- _Brief_
Write out once more the lines running from the top of the entries below to the line with "p_latch_r6: assert property", both ends included.
▬▬▬
--- src/rtl/spi_dr_tx.sv ---
module spi_dr_tx #(
  parameter int W = 8
) (
  input  logic         clk,
  input  logic         rst_n,
  input  logic         load,
  input  logic [W-1:0] din,
  input  logic         step,
  output logic         sout
);
  logic [W-1:0] sr_q;

  always_ff @(posedge clk) begin
    if (load)      sr_q <= din;
    else if (step) sr_q <= {sr_q[W-2:0], 1'b0};
  end

  assign sout = sr_q[W-1];

  p_load_r1: assert property (@(posedge clk) disable iff (!rst_n)
    load |=> (sout == $past(din[W-1])));
  p_freeze_r4: assert property (@(posedge clk) disable iff (!rst_n)
    (!load && !step) |=> $stable(sout));
endmodule

--- src/rtl/spi_dr_rx.sv ---
module spi_dr_rx #(
  parameter int W = 8
) (
  input  logic         clk,
  input  logic         rst_n,
  input  logic         step,
  input  logic         sin,
  input  logic         latch,
  output logic [W-1:0] hold
);
  logic [W-1:0] sr_q;
  logic [W-1:0] hold_q;

  always_ff @(posedge clk) begin
    if (!rst_n)    sr_q <= '0;
    else if (step) sr_q <= {sr_q[W-2:0], sin};
  end

  always_ff @(posedge clk) begin
    if (latch) hold_q <= sr_q;
  end

  assign hold = hold_q;

  p_rx_freeze_r4: assert property (@(posedge clk) disable iff (!rst_n)
    !step |=> $stable(sr_q));
  p_latch_r6: assert property (@(posedge clk) disable iff (!rst_n)
    latch |=> (hold_q == $past(sr_q)));
  p_hold_keep_r6: assert property (@(posedge clk) disable iff (!rst_n)
    !latch |=> $stable(hold_q));
endmodule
▬▬▬
- _Exercise solution_
--- src/rtl/spi_dr_tx.sv ---
module spi_dr_tx #(
  parameter int W = 8
) (
  input  logic         clk,
  input  logic         rst_n,
  input  logic         load,
  input  logic [W-1:0] din,
  input  logic         step,
  output logic         sout
);
  logic [W-1:0] sr_q;

  always_ff @(posedge clk) begin
    if (load)      sr_q <= din;
    else if (step) sr_q <= {sr_q[W-2:0], 1'b0};
  end

  assign sout = sr_q[W-1];

  p_load_r1: assert property (@(posedge clk) disable iff (!rst_n)
    load |=> (sout == $past(din[W-1])));
  p_freeze_r4: assert property (@(posedge clk) disable iff (!rst_n)
    (!load && !step) |=> $stable(sout));
endmodule

--- src/rtl/spi_dr_rx.sv ---
module spi_dr_rx #(
  parameter int W = 8
) (
  input  logic         clk,
  input  logic         rst_n,
  input  logic         step,
  input  logic         sin,
  input  logic         latch,
  output logic [W-1:0] hold
);
  logic [W-1:0] sr_q;
  logic [W-1:0] hold_q;

  always_ff @(posedge clk) begin
    if (!rst_n)    sr_q <= '0;
    else if (step) sr_q <= {sr_q[W-2:0], sin};
  end

  always_ff @(posedge clk) begin
    if (latch) hold_q <= sr_q;
  end

  assign hold = hold_q;

  p_rx_freeze_r4: assert property (@(posedge clk) disable iff (!rst_n)
    !step |=> $stable(sr_q));
  p_latch_r6: assert property (@(posedge clk) disable iff (!rst_n)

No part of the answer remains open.